Santiago Vaquera-Vásquez, author, academic, "unrepentant" border-crosser and ex-DJ, was "made in Mexico but born in the U.S," or so he tells his students. His varied identities -- Chicano, border-crosser and voracious reader -- has helped to shape his life as a writer.

Vaquera-Vásquez was born and raised in Northern California, although he spent summers traveling across the border to visit with family in Mexico. His binational experience interlaced with a bilingual one, whereby the future scholar conversationally blended English and Spanish. In good time, his command of language matured and grew to include a consciousness that aligned linguistics with cultural connectedness and the protection of the Chicano literary tradition.

"My scholarly work is about border-crossers and communities in contact, and how identities start being shaped by bicultural contact," Vaquera-Vásquez said to Latin Post. "So, I started off by looking at the U.S./Mexican border when I was living at the University of Iowa. I looked at the way migrant Mexican communities and small farming communities in the Midwest started being shaped and reshaped by the rural community. And it goes both ways. The farming community expected the migrant workers to assimilate, and they, themselves, started incorporating this community into part of their experience, which I thought was fascinating."

Vaquera-Vásquez, who also travels to Europe extensively, looks at the way Mexican-Americans and Chicano cultural expression is read outside of the United States, in Europe. Often, he asked himself, "What does it mean when a Spaniard starts studying reading Chicano literature? What can the Chicano experience say about their own lives as global citizens and a community in contact?" During travels between U.S. and Spain, the author became fascinated by the way immigrant communities in foreign cities and countries casted themselves and recasted themselves, depending on their environment. Yet, they stayed connected because of identities as immigrants and because of technology that keeps them in conversation with individuals from their home nation. According to Vaquera-Vásquez, cultures are shaped though dialogue and communication.

The appointments, positions, publications and distinctions that crowd Vaquera-Vásquez's absurdly impressive résumé exemplifies the author's ability to easily employ his knowledge about communication and social connectedness to fashion impressive pieces of writing that express the Chicano experience in way a that's true to the tradition.

"I've been publishing for about 16 years, but mostly in Spanish. But, it's very strange, right? Because as a Chicano, as a Mexican American who was born and raised in the United States, we, in the Chicano community, no longer have that tradition of writing in Spanish," said Vaquera-Vásquez. "When we think of contemporary Chicano literature and Chicano cultural expression, much of it is in English. We look at wonderful writers like Sandra Cisneros, Ana Castillo and Manuel Muñoz, and the experience is in English. But, there was an earlier generation of Chicano writers, like Alejandro Morales, Tomás Rivera, who wrote in Spanish. When I started writing in Spanish, it was a way of keeping that tradition alive. I think it's a really important step in recognizing how Spanish continues to exist in the United States, and Latinos should consider using it as a form for creating art."

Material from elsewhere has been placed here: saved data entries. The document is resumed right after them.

`config.mk`:
```
export PLATFORM = sky130hd
export DESIGN_NAME = reservation_station
export DESIGN_NICKNAME = d
export VERILOG_FILES = /design/src/rtl/reservation_station.sv
export SDC_FILE = /design/constraint.sdc
export NUM_CORES = 1
export LEC_CHECK = 0
export ABC_AREA = 0
export ABC_CLOCK_PERIOD_IN_PS = 6900
export BUFFER_PORTS_ARGS = -buffer_cell sky130_fd_sc_hd__buf_2
export CAP_MARGIN = 20
export CORE_ASPECT_RATIO = 1.5
export CORE_MARGIN = 2
export CORE_UTILIZATION = 45
export DETAILED_ROUTE_END_ITERATION = 8
export REMOVE_ABC_BUFFERS = 1
export SYNTH_ARGS = -nofsm -noshare
export SYNTH_HDL_FRONTEND = slang
export SYNTH_SLANG_ARGS = --single-unit
```
`constraint.sdc`:
```
create_clock -name clk -period 6.9 [get_ports clk]
set_clock_uncertainty 0.2 [all_clocks]
set_input_delay 1.035 -clock clk [delete_from_list [all_inputs] [get_ports clk]]
set_output_delay 1.035 -clock clk [all_outputs]
set_load 0.01 [all_outputs]
```
`src/rtl/reservation_station.sv`:
```
// reservation_station
// Per-functional-unit instruction buffer feeding issue_unit. Holds dispatched
// instructions until both source operands are available (either at dispatch
// or via a CDB broadcast), then offers the lowest-index ready entry for issue.
//
// Optional build macro: RS_WAKEUP_BYPASS_EN
//   When defined, a CDB broadcast also wakes entries combinationally, so an
//   entry whose last missing operand is on the CDB this cycle can be selected
//   (and granted) in the same cycle, with cdb_value muxed into out_srcX.
//
// Ports:
//   clk, reset (async, active high), flush (sync clear of all entries)
//   dispatch_*      : new instruction with renamed sources and dest ROB tag
//   rs_full         : every entry valid; dispatch is dropped
//   cdb_*           : result broadcast (tag/value) for operand wakeup
//   issue_grant     : issue_unit takes the selected entry this cycle
//   instr_ready     : some entry has both operands
//   out_ROB_tag/op/src1/src2 : selected entry (all zero when !instr_ready)
//   entry_count     : registered number of valid entries

`ifndef ROB_TAG_LEN
`define ROB_TAG_LEN 5
`endif

module reservation_station #(
  parameter int RS_SIZE = 4,
  parameter int XLEN    = 32,
  parameter int OP_LEN  = 4
) (
  input  logic                        clk,
  input  logic                        reset,
  input  logic                        flush,
  input  logic                        dispatch_valid,
  input  logic [OP_LEN-1:0]           dispatch_op,
  input  logic                        dispatch_src1_valid,
  input  logic [`ROB_TAG_LEN-1:0]     dispatch_src1_tag,
  input  logic [XLEN-1:0]             dispatch_src1_value,
  input  logic                        dispatch_src2_valid,
  input  logic [`ROB_TAG_LEN-1:0]     dispatch_src2_tag,
  input  logic [XLEN-1:0]             dispatch_src2_value,
  input  logic [`ROB_TAG_LEN-1:0]     dispatch_dest_tag,
  output logic                        rs_full,
  input  logic                        cdb_valid,
  input  logic [`ROB_TAG_LEN-1:0]     cdb_tag,
  input  logic [XLEN-1:0]             cdb_value,
  input  logic                        issue_grant,
  output logic                        instr_ready,
  output logic [`ROB_TAG_LEN-1:0]     out_ROB_tag,
  output logic [OP_LEN-1:0]           out_op,
  output logic [XLEN-1:0]             out_src1,
  output logic [XLEN-1:0]             out_src2,
  output logic [$clog2(RS_SIZE):0]    entry_count
);

  localparam int IDX_W = $clog2(RS_SIZE);
  localparam int CNT_W = IDX_W + 1;

  // Entry storage
  logic [RS_SIZE-1:0]      valid_reg;
  logic [RS_SIZE-1:0]      s1_rdy_reg;
  logic [RS_SIZE-1:0]      s2_rdy_reg;
  logic [OP_LEN-1:0]       op_reg     [RS_SIZE];
  logic [`ROB_TAG_LEN-1:0] s1_tag_reg [RS_SIZE];
  logic [`ROB_TAG_LEN-1:0] s2_tag_reg [RS_SIZE];
  logic [XLEN-1:0]         s1_val_reg [RS_SIZE];
  logic [XLEN-1:0]         s2_val_reg [RS_SIZE];
  logic [`ROB_TAG_LEN-1:0] dest_reg   [RS_SIZE];
  logic [CNT_W-1:0]        count_reg;

  // Per-entry wakeup match and the operand view used for selection
  logic [RS_SIZE-1:0]      s1_hit;
  logic [RS_SIZE-1:0]      s2_hit;
  logic [RS_SIZE-1:0]      s1_rdy_eff;
  logic [RS_SIZE-1:0]      s2_rdy_eff;
  logic [XLEN-1:0]         s1_val_eff [RS_SIZE];
  logic [XLEN-1:0]         s2_val_eff [RS_SIZE];
  logic [RS_SIZE-1:0]      ready;

  genvar gi;
  generate
    for (gi = 0; gi < RS_SIZE; gi++) begin : g_entry
      assign s1_hit[gi] = cdb_valid && (s1_tag_reg[gi] == cdb_tag);
      assign s2_hit[gi] = cdb_valid && (s2_tag_reg[gi] == cdb_tag);
`ifdef RS_WAKEUP_BYPASS_EN
      // Same-cycle wakeup: a matching broadcast counts as a ready operand now.
      assign s1_rdy_eff[gi] = s1_rdy_reg[gi] | s1_hit[gi];
      assign s2_rdy_eff[gi] = s2_rdy_reg[gi] | s2_hit[gi];
      assign s1_val_eff[gi] = s1_rdy_reg[gi] ? s1_val_reg[gi] : cdb_value;
      assign s2_val_eff[gi] = s2_rdy_reg[gi] ? s2_val_reg[gi] : cdb_value;
`else
      assign s1_rdy_eff[gi] = s1_rdy_reg[gi];
      assign s2_rdy_eff[gi] = s2_rdy_reg[gi];
      assign s1_val_eff[gi] = s1_val_reg[gi];
      assign s2_val_eff[gi] = s2_val_reg[gi];
`endif
      assign ready[gi] = valid_reg[gi] & s1_rdy_eff[gi] & s2_rdy_eff[gi];
    end
  endgenerate

  // Lowest-index ready entry for issue, lowest-index free entry for dispatch.
  logic             any_ready;
  logic [IDX_W-1:0] sel_idx;
  logic [IDX_W-1:0] free_idx;

  always_comb begin
    any_ready = 1'b0;
    sel_idx   = '0;
    free_idx  = '0;
    for (int i = RS_SIZE - 1; i >= 0; i--) begin
      if (ready[i]) begin
        any_ready = 1'b1;
        sel_idx   = IDX_W'(i);
      end
      if (!valid_reg[i]) begin
        free_idx = IDX_W'(i);
      end
    end
  end

  assign rs_full     = &valid_reg;
  assign entry_count = count_reg;
  assign instr_ready = any_ready;
  assign out_ROB_tag = any_ready ? dest_reg[sel_idx]   : '0;
  assign out_op      = any_ready ? op_reg[sel_idx]     : '0;
  assign out_src1    = any_ready ? s1_val_eff[sel_idx] : '0;
  assign out_src2    = any_ready ? s2_val_eff[sel_idx] : '0;

  // Fullness is judged on registered state, so a same-cycle grant never
  // makes room for a dispatch.
  logic accept;
  logic issue_fire;
  logic d1_hit;
  logic d2_hit;

  assign accept     = dispatch_valid & ~rs_full;
  assign issue_fire = issue_grant & any_ready;
  // A source broadcast in the dispatch cycle would otherwise be missed forever.
  assign d1_hit     = cdb_valid && (dispatch_src1_tag == cdb_tag);
  assign d2_hit     = cdb_valid && (dispatch_src2_tag == cdb_tag);

  // Occupancy: the only state that needs reset/flush.
  always_ff @(posedge clk or posedge reset) begin
    if (reset) begin
      valid_reg <= '0;
      count_reg <= '0;
    end else if (flush) begin
      valid_reg <= '0;
      count_reg <= '0;
    end else begin
      for (int i = 0; i < RS_SIZE; i++) begin
        if (issue_fire && (sel_idx == IDX_W'(i))) valid_reg[i] <= 1'b0;
        if (accept && (free_idx == IDX_W'(i)))    valid_reg[i] <= 1'b1;
      end
      count_reg <= count_reg + CNT_W'(accept) - CNT_W'(issue_fire);
    end
  end

  // Payload: only meaningful while the matching valid bit is set.
  always_ff @(posedge clk) begin
    for (int i = 0; i < RS_SIZE; i++) begin
      if (valid_reg[i] && !s1_rdy_reg[i] && s1_hit[i]) begin
        s1_rdy_reg[i] <= 1'b1;
        s1_val_reg[i] <= cdb_value;
      end
      if (valid_reg[i] && !s2_rdy_reg[i] && s2_hit[i]) begin
        s2_rdy_reg[i] <= 1'b1;
        s2_val_reg[i] <= cdb_value;
      end
      if (accept && (free_idx == IDX_W'(i))) begin
        op_reg[i]     <= dispatch_op;
        dest_reg[i]   <= dispatch_dest_tag;
        s1_tag_reg[i] <= dispatch_src1_tag;
        s2_tag_reg[i] <= dispatch_src2_tag;
        s1_rdy_reg[i] <= dispatch_src1_valid | d1_hit;
        s2_rdy_reg[i] <= dispatch_src2_valid | d2_hit;
        s1_val_reg[i] <= dispatch_src1_valid ? dispatch_src1_value
                       : (d1_hit ? cdb_value : dispatch_src1_value);
        s2_val_reg[i] <= dispatch_src2_valid ? dispatch_src2_value
                       : (d2_hit ? cdb_value : dispatch_src2_value);
      end
    end
  end

endmodule

```
# After elaboration in Yosys (flattened, before gate mapping)
# Memory sizes are Yosys's and may differ from the RTL's.
# Cells that the tools add are included.
[totals] ram_bits=332 mem_count=6 in_bits=128 regBits=15 elab_cells=249 output_inout_bits=78
[op_classes] reduce_logical=69 n_lt_le_gt_ge=1 bitwise_logic=22 n_mux=120 n_eq_ne=16 addsub=2
[memory_table] memory="s1_val_reg" words=4 word_bits=32 rd=4 rd_ports_with_merged_regs=0 write_ports=4 line_no="65" source="logic [XLEN-1:0] s1_val_reg [RS_SIZE];"
[memory_table] memory="s2_val_reg" words=4 word_bits=32 rd=4 rd_ports_with_merged_regs=0 write_ports=4 line_no="66" source="logic [XLEN-1:0] s2_val_reg [RS_SIZE];"
[memory_table] memory="dest_reg" words=4 word_bits=5 rd=1 rd_ports_with_merged_regs=0 write_ports=1 line_no="67" source="logic [`ROB_TAG_LEN-1:0] dest_reg [RS_SIZE];"
[memory_table] memory="s1_tag_reg" words=4 word_bits=5 rd=4 rd_ports_with_merged_regs=0 write_ports=1 line_no="63" source="logic [`ROB_TAG_LEN-1:0] s1_tag_reg [RS_SIZE];"
[memory_table] memory="s2_tag_reg" words=4 word_bits=5 rd=4 rd_ports_with_merged_regs=0 write_ports=1 line_no="64" source="logic [`ROB_TAG_LEN-1:0] s2_tag_reg [RS_SIZE];"
[memory_table] memory="op_reg" words=4 word_bits=4 rd=1 rd_ports_with_merged_regs=0 write_ports=1 line_no="62" source="logic [OP_LEN-1:0] op_reg [RS_SIZE];"
[ops] op="two-way mux 32 bit" n=18
[ops] op="binary-select mux 32 bit (select 2 bit)" n=2
[ops] op="two-way mux 1 bit" n=64
[ops] op="equality test 5 bit" n=10
[ops] op="two-way mux 5 bit" n=10
[ops] op="OR reduction 5 bit" n=9
[ops] op="two-way mux 2 bit" n=20
[ops] op="logical AND 1 bit" n=34
[ops] op="two-way mux 4 bit" n=5
[ops] op="nonzero test 2 bit" n=8
[ops] op="nonzero test 3 bit" n=4
[ops] op="OR reduction 4 bit" n=3
[ops] op="bitwise AND 1 bit" n=10
[ops] op="OR 1 bit" n=10
[ops] op="equality test 2 bit, second input constant" n=4
[ops] op="logical NOT 1 bit" n=8
[ops] op="equality test 2 x 1 -> 1 bit, second input constant" n=2
[ops] op="logical NOT 2 bit" n=2
[ops] op="AND reduction 4 bit" n=1
[ops] op="adder 3 x 1 -> 3 bit" n=1
[ops] op="greater-or-equal comparator 3 bit, second input constant" n=1
[ops] op="two-way mux 3 bit" n=1
[ops] op="inverter 2 -> 3 bit" n=1
[ops] op="subtractor 3 x 1 -> 3 bit" n=1
[ops] op="inverter 1 bit" n=1

# Longest topological paths before layout
[depth] ltp_word=12 ltp_mapped=11 mapped_depth_nobuf=10

# Least setup slack after synthesis
# OpenSTA, ideal clock, no wires.
[synth_timing] path_type="in2reg" start="input cdb_tag[0]" end="register s2_rdy_reg[3], in the netlist s2_rdy_eff[3] (enable)" t_required_ns=6.185 setup_ns=0.515 n_path_buf=1 arrival_time_ns=4.961 path_slack_ns=1.223 path_stages=4 path_cell_list="buf_4 xnor2_1 nand4_1 o41ai_1"
[synth_between] elab_chain_cells=4
[synth_rtl] element="start: declaration" line_no="44" source="input logic [`ROB_TAG_LEN-1:0] cdb_tag,"
[synth_rtl] element="equality test 5 bit" line_no="83" source="assign s2_hit[gi] = cdb_valid && (s2_tag_reg[gi] == cdb_tag);"
[synth_rtl] element="logical AND 1 bit" line_no="83"
[synth_rtl] element="logical AND 1 bit" line_no="165" source="if (valid_reg[i] && !s2_rdy_reg[i] && s2_hit[i]) begin"
[synth_rtl] element="nonzero test 2 bit (no source line)"
[synth_rtl] element="end signal: indexed assignment" line_no="175" source="s2_rdy_reg[i] <= dispatch_src2_valid | d2_hit;"
[synth_rtl] element="end: declaration" line_no="61" source="logic [RS_SIZE-1:0] s2_rdy_reg;"
# Every way passes these cells.
# A chain may end at the register's enable or synchronous reset.

# Worst setup path in the final report
[layout_timing] start="register s2_rdy_reg[2], in the netlist s2_rdy_eff[2]" end="output out_src2[26]"
[layout_between] elab_chain_cells=9 word_cells_on_any_way=12 cone_classes="mux: 10; bitwise: 2"
[layout_rtl] element="bitwise AND 1 bit *" line_no="96" source="assign ready[gi] = valid_reg[gi] & s1_rdy_eff[gi] & s2_rdy_eff[gi];"
[layout_rtl] element="two-way mux 2 bit (3 in a row)" line_no="110" source="if (ready[i]) begin"
[layout_rtl] element="inverter 2 -> 3 bit (not written as such)" line_no="126" source="assign out_src2 = any_ready ? s2_val_eff[sel_idx] : '0;"
[layout_rtl] element="binary-select mux 32 bit (select 2 bit)" line_no="126"
[layout_rtl] element="two-way mux 32 bit (not written as such) (2 in a row)" line_no="126"
[layout_rtl] element="two-way mux 32 bit *" line_no="126"
[layout_rtl] element="end: declaration" line_no="51" source="output logic [XLEN-1:0] out_src2,"
# Mark *: on every way between the ends. The rest lies on a longest branch, timed or not. The select of a mux whose other input is x is not followed.
$ cat config.mk
export PLATFORM = sky130hd
export DESIGN_NAME = prog_loader
export DESIGN_NICKNAME = d
export VERILOG_FILES = /design/src/rtl/prog_loader.sv
export SDC_FILE = /design/constraint.sdc
export NUM_CORES = 1
export LEC_CHECK = 0
export ABC_CLOCK_PERIOD_IN_PS = 3200
export CAP_MARGIN = 30
export CORE_UTILIZATION = 30
export DETAILED_ROUTE_END_ITERATION = 8
export SLEW_MARGIN = 40
export SYNTH_ARGS = -nofsm -noshare
export SYNTH_HDL_FRONTEND = slang
export SYNTH_SLANG_ARGS = --single-unit
$ cat constraint.sdc
create_clock -name clk -period 3.2 [get_ports clk]
set_clock_uncertainty 0.15 [all_clocks]
set_input_delay 0.64 -clock clk [delete_from_list [all_inputs] [get_ports clk]]
set_output_delay 0.64 -clock clk [all_outputs]
set_load 0.02 [all_outputs]
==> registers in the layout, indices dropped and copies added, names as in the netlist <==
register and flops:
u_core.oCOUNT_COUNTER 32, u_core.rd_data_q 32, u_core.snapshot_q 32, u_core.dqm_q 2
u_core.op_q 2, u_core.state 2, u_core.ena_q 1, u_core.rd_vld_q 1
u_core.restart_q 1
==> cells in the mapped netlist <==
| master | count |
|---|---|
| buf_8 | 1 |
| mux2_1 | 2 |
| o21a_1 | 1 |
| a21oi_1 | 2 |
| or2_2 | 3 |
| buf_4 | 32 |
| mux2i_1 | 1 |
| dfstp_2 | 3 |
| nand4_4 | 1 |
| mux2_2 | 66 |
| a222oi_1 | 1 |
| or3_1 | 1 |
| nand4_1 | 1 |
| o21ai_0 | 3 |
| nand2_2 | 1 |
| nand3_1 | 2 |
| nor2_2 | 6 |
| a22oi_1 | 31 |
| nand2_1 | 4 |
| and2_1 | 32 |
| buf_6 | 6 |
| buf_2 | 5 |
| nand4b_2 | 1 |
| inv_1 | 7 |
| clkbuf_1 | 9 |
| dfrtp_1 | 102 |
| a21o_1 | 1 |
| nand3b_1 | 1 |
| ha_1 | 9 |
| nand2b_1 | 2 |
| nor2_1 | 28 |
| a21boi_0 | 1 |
**config.mk**
```make
export PLATFORM = sky130hd
export DESIGN_NAME = control_fsm
export DESIGN_NICKNAME = d
export VERILOG_FILES = /design/src/rtl/control_fsm.sv
export SDC_FILE = /design/constraint.sdc
export NUM_CORES = 1
export LEC_CHECK = 0
export ABC_AREA = 1
export BUFFER_PORTS_ARGS = -buffer_cell sky130_fd_sc_hd__buf_4
export CAP_MARGIN = 20
export CORE_UTILIZATION = 45
export CTS_CLUSTER_SIZE = 14
export DETAILED_ROUTE_END_ITERATION = 7
export GPL_TIMING_DRIVEN = 0
export HOLD_SLACK_MARGIN = 0.05
export PLACE_DENSITY_LB_ADDON = 0.3
export SYNTH_ARGS = -nofsm -noshare
export SYNTH_HDL_FRONTEND = slang
export SYNTH_SLANG_ARGS = --single-unit
```
**constraint.sdc**
```tcl
create_clock -name clk -period 1.69 [get_ports clk]
set_input_delay 0.169 -clock clk [delete_from_list [all_inputs] [get_ports clk]]
set_output_delay 0.169 -clock clk [all_outputs]
set_load 0.03 [all_outputs]
```
**src/rtl/control_fsm.sv**
```systemverilog
// Multi-cycle RISC-V control unit: a Moore state machine that sequences
// fetch, decode, memory access, execute and write-back. It also reports
// unrecognised opcodes and counts retired instructions.

package control_fsm_pkg;

   typedef logic [6:0] opcode_t;

   // Opcodes recognised in DECODE
   localparam opcode_t OP_LOAD   = 7'b0000011;
   localparam opcode_t OP_STORE  = 7'b0100011;
   localparam opcode_t OP_RTYPE  = 7'b0110011;
   localparam opcode_t OP_ITYPE  = 7'b0010011;
   localparam opcode_t OP_JAL    = 7'b1101111;
   localparam opcode_t OP_BEQ    = 7'b1100011;
   localparam opcode_t OP_LUI    = 7'b0110111;

   // State encodings (12-15 unused)
   localparam logic [3:0] S_FETCH    = 4'd0;
   localparam logic [3:0] S_DECODE   = 4'd1;
   localparam logic [3:0] S_MEMADR   = 4'd2;
   localparam logic [3:0] S_MEMREAD  = 4'd3;
   localparam logic [3:0] S_MEMWB    = 4'd4;
   localparam logic [3:0] S_MEMWRITE = 4'd5;
   localparam logic [3:0] S_EXECR    = 4'd6;
   localparam logic [3:0] S_ALUWB    = 4'd7;
   localparam logic [3:0] S_EXECI    = 4'd8;
   localparam logic [3:0] S_JAL      = 4'd9;
   localparam logic [3:0] S_BEQ      = 4'd10;
   localparam logic [3:0] S_LUI      = 4'd11;

endpackage

module control_fsm
   import control_fsm_pkg::*;
(
   input  logic        clk,
   input  logic        reset,
   input  opcode_t     opcode,
   input  logic        mem_ready,
   output logic        pc_update,
   output logic        branch,
   output logic        ir_write,
   output logic        reg_write,
   output logic        mem_write,
   output logic        adr_src,
   output logic [1:0]  result_src,
   output logic [1:0]  alu_op,
   output logic [1:0]  alu_src_a,
   output logic [1:0]  alu_src_b,
   output logic [3:0]  state,
   output logic        illegal,
   output logic [31:0] retired
);

   logic [3:0]  r_state;
   logic [3:0]  w_next_state;
   logic        w_opc_legal;
   logic        w_retire;
   logic        r_illegal;
   logic [31:0] r_retired;
   logic [31:0] w_retired_next;

   // State register; reset forces FETCH immediately, independent of clk
   always_ff @(posedge clk or negedge reset) begin
      if (!reset) begin
         r_state <= S_FETCH;
      end else begin
         r_state <= w_next_state;
      end
   end

   // Next-state logic; opcode is only consulted in DECODE and MEMADR
   always_comb begin
      w_next_state = S_FETCH;
      w_opc_legal  = 1'b0;
      w_retire     = 1'b0;
      case (r_state)
         S_FETCH: begin
            if (mem_ready) begin
               w_next_state = S_DECODE;
            end else begin
               w_next_state = S_FETCH;
            end
         end
         S_DECODE: begin
            w_opc_legal = 1'b1;
            case (opcode)
               OP_LOAD:  w_next_state = S_MEMADR;
               OP_STORE: w_next_state = S_MEMADR;
               OP_RTYPE: w_next_state = S_EXECR;
               OP_ITYPE: w_next_state = S_EXECI;
               OP_JAL:   w_next_state = S_JAL;
               OP_BEQ:   w_next_state = S_BEQ;
               OP_LUI:   w_next_state = S_LUI;
               default: begin
                  w_next_state = S_FETCH;
                  w_opc_legal  = 1'b0;
               end
            endcase
         end
         S_MEMADR: begin
            if (opcode == OP_LOAD) begin
               w_next_state = S_MEMREAD;
            end else begin
               w_next_state = S_MEMWRITE;
            end
         end
         S_MEMREAD: begin
            if (mem_ready) begin
               w_next_state = S_MEMWB;
            end else begin
               w_next_state = S_MEMREAD;
            end
         end
         S_MEMWB: begin
            w_next_state = S_FETCH;
            w_retire     = 1'b1;
         end
         S_MEMWRITE: begin
            if (mem_ready) begin
               w_next_state = S_FETCH;
               w_retire     = 1'b1;
            end else begin
               w_next_state = S_MEMWRITE;
            end
         end
         S_EXECR:  w_next_state = S_ALUWB;
         S_EXECI:  w_next_state = S_ALUWB;
         S_ALUWB: begin
            w_next_state = S_FETCH;
            w_retire     = 1'b1;
         end
         S_JAL:    w_next_state = S_ALUWB;
         S_BEQ: begin
            w_next_state = S_FETCH;
            w_retire     = 1'b1;
         end
         S_LUI:    w_next_state = S_ALUWB;
         default:  w_next_state = S_FETCH;
      endcase
   end

   // Moore output decode; unused codes drive every output to 0
   always_comb begin
      pc_update  = 1'b0;
      branch     = 1'b0;
      ir_write   = 1'b0;
      reg_write  = 1'b0;
      mem_write  = 1'b0;
      adr_src    = 1'b0;
      result_src = 2'b00;
      alu_op     = 2'b00;
      alu_src_a  = 2'b00;
      alu_src_b  = 2'b00;
      case (r_state)
         S_FETCH: begin
            alu_src_b  = 2'b10;
            result_src = 2'b10;
            ir_write   = mem_ready;
            pc_update  = mem_ready;
         end
         S_DECODE: begin
            alu_src_a = 2'b01;
            alu_src_b = 2'b01;
         end
         S_MEMADR: begin
            alu_src_a = 2'b10;
            alu_src_b = 2'b01;
         end
         S_MEMREAD: begin
            adr_src = 1'b1;
         end
         S_MEMWB: begin
            result_src = 2'b01;
            reg_write  = 1'b1;
         end
         S_MEMWRITE: begin
            adr_src   = 1'b1;
            mem_write = 1'b1;
         end
         S_EXECR: begin
            alu_src_a = 2'b10;
            alu_op    = 2'b10;
         end
         S_EXECI: begin
            alu_src_a = 2'b10;
            alu_src_b = 2'b01;
            alu_op    = 2'b10;
         end
         S_ALUWB: begin
            reg_write = 1'b1;
         end
         S_JAL: begin
            alu_src_a = 2'b01;
            alu_src_b = 2'b10;
            pc_update = 1'b1;
         end
         S_BEQ: begin
            alu_src_a = 2'b10;
            alu_op    = 2'b01;
            branch    = 1'b1;
         end
         S_LUI: begin
            alu_src_a = 2'b11;
            alu_src_b = 2'b01;
         end
         default: begin
            pc_update = 1'b0;
         end
      endcase
   end

   // Retired-instruction counter next value (wraps naturally at 2^32)
   always_comb begin
      if (w_retire) begin
         w_retired_next = r_retired + 32'd1;
      end else begin
         w_retired_next = r_retired;
      end
   end

   // Illegal-opcode pulse and retired counter registers
   always_ff @(posedge clk or negedge reset) begin
      if (!reset) begin
         r_illegal <= 1'b0;
         r_retired <= 32'd0;
      end else begin
         r_illegal <= (r_state == S_DECODE) && !w_opc_legal;
         r_retired <= w_retired_next;
      end
   end

   assign state   = r_state;
   assign illegal = r_illegal;
   assign retired = r_retired;

endmodule

```
==> results.ini <==
[run_status]
status = complete, no violations

[synth]
synth_warnings = 0
synth_cell_types = 25
synth-seq-area-share_pct = 39.9
synthCells = 342
syn_nets = 353
synth-seq-cells = 37
avgSynthCellArea_um2 = 6.79
syn_area_um2 = 2320

[floorplanning]
core_region_area_um2 = 4850
fp.dieH_um = 73.8
io_pins = 61
die_w_um = 73.8
num_rows = 25
die-area_um2 = 5450
start_util_pct = 47.9

[setup_path]
rr_worst_depth = 9
critPathArrivalTime_ps = 1450
r2r-end = retired[21]
setup.worst_path.start_class = flop
r2r_setup_slack_ps = 150
critPathRequiredTime_ps = 1520
cp_cell_sequence = nand2_1 -> inv_1 -> nand2_1 -> inv_1 -> buf_4 -> buf_4
crit_path_max_incr_delay_ps = 460
endpoint_kind = output port
crit_type = flop to output port
cp_slowest_cell = dfrtp_2
path_max_fanout = 6
r2r_start = state[2]

[detailed_routing]
ant_nets = 0
drt_iter0_drc = 131
wl_um = 5550
wl_per_cell_um = 11.5
vias_per_cell = 4.88
drt-pass1-iter-count = 4
vias = 2352
drc_errors = 0

[placed_design]
portBuffers = 60
dp_cells = 469
gp_congestion = 0.844
place_hpwl_um = 4230

[pwr]
power_frac_seq_pct = 38.9
clockPowerShare_pct = 27.3
p_leak_nw = 1.55
power_density_nw_per_um2 = 885
net-switching-power_uw = 971
p_int_mw = 1.73
vdd_ir_drop_max_v = 0.000449
p_sw_share_pct = 36.0
pwr-share-comb_pct = 33.8

[global_routing]
grt_pass1_wl_um = 9320
grt_pass1_vias = 2121
antenna_found_initial = 0
grt_use_total_pct = 22.1
grt_overflow = 0
grt_max_degree = 38

[final_layout]
fin_cells = 482
nNetsFinal = 426
fillers = 455
final_common_cell = nand2_1
post_route_cells_drive_above_1_share_pct = 24.6
final_cell_mix = 110 x nand2_1, 67 x buf_4, 48 x nor2_1, 46 x inv_1, 34 x dfrtp_1
antennaDiodeCount = 0
syn_to_final_growth_pct = 31.3

[sta]
slew_violations = 0
fin_setup_tns_ps = 0
setup_viol = 0
relSlewSlack_pct = 69.4
rsz0062_at_grt = false
hold_viol = 0
tightest_slew_ps = 456
post-route-min-period_ps = 1620
period_share_pct = 95.6
clock_skew_ps = 5.75
timing.fmax_mhz = 619

[cts]
cts.path.max_buffers = 2
cts-root-buf = clkbuf_8
htreeDepth = 2
clock_latency_ps = 290
clkSinkCount = 37
cts-buffers-inserted = 5
cts_tree = yes
path_clk_slew_ps = 70

[run]
maxCapViolations = 0

[min_path]
hold_path_startpoint = opcode[5]
whs_path_depth = 4
whs_endpoint = illegal
worst_hold_path_type = primary input to flop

"One Day I'll Tell You the Things I've Seen" is Vaquera-Vásquez's first book in English. The breathtaking collection of stories, which were originally penned in Spanish, documents the lives of men and women from Madrid to Mexico City, from California to Istanbul. It lists complex relationships with borders and the varied existences of those who cross them. In his "writer language," which is Spanish, and English, the author is able to breathe life into the powerful stories.

Vaquera-Vásquez reads "very widely," and enjoys Turkish authors as well as Manuel Muñoz's "What You See in the Dark," Luis Alberto Urrea's "The Water Museum" and ire'ne lara silva's "Flesh to Bone." Also, he's reading Cristina Henriquez's "The Book of Unknown Americans," which he believes has title that addresses the fact that "so often our lives are unknown and we are then forced to live under particular narratives that tell us what our lives our like. What Henriquez does is take back that narrative and tell stories as a response to those imposed narratives. For me, this is an important move, and one that I try to do in my own work: our lives must be told as a way to respond to narratives that say that we don't belong, or that we have no history."

"The most important thing is to read and to read as widely as possible, I grew up reading a lot reading a lot of comic books, and listening to a lot of music, and I grew up reading works that are part of the American canon, but I also have a strong foundation of Latin American and Spanish literature because of my graduate work. And all of that reading is important for anybody who wants to write," said Vaquera-Vásquez. "[Writing is] more than personal experiences, the reading in your background also shapes you as a writer. It's helpful for your understanding of story, and when we telling our stories, we are bringing our community together. It's an important function in our community, and it helps to bring the past into the present. It not only helps us to understand who we are, but who we could be, and how we can visualize ourselves in the future. So, go out and storify our existence."

The author's next project is a piece of writing that's set in Turkey, and it's to be completed over the coming summer. The work is a part of a larger project that about migration and the consequences of migration.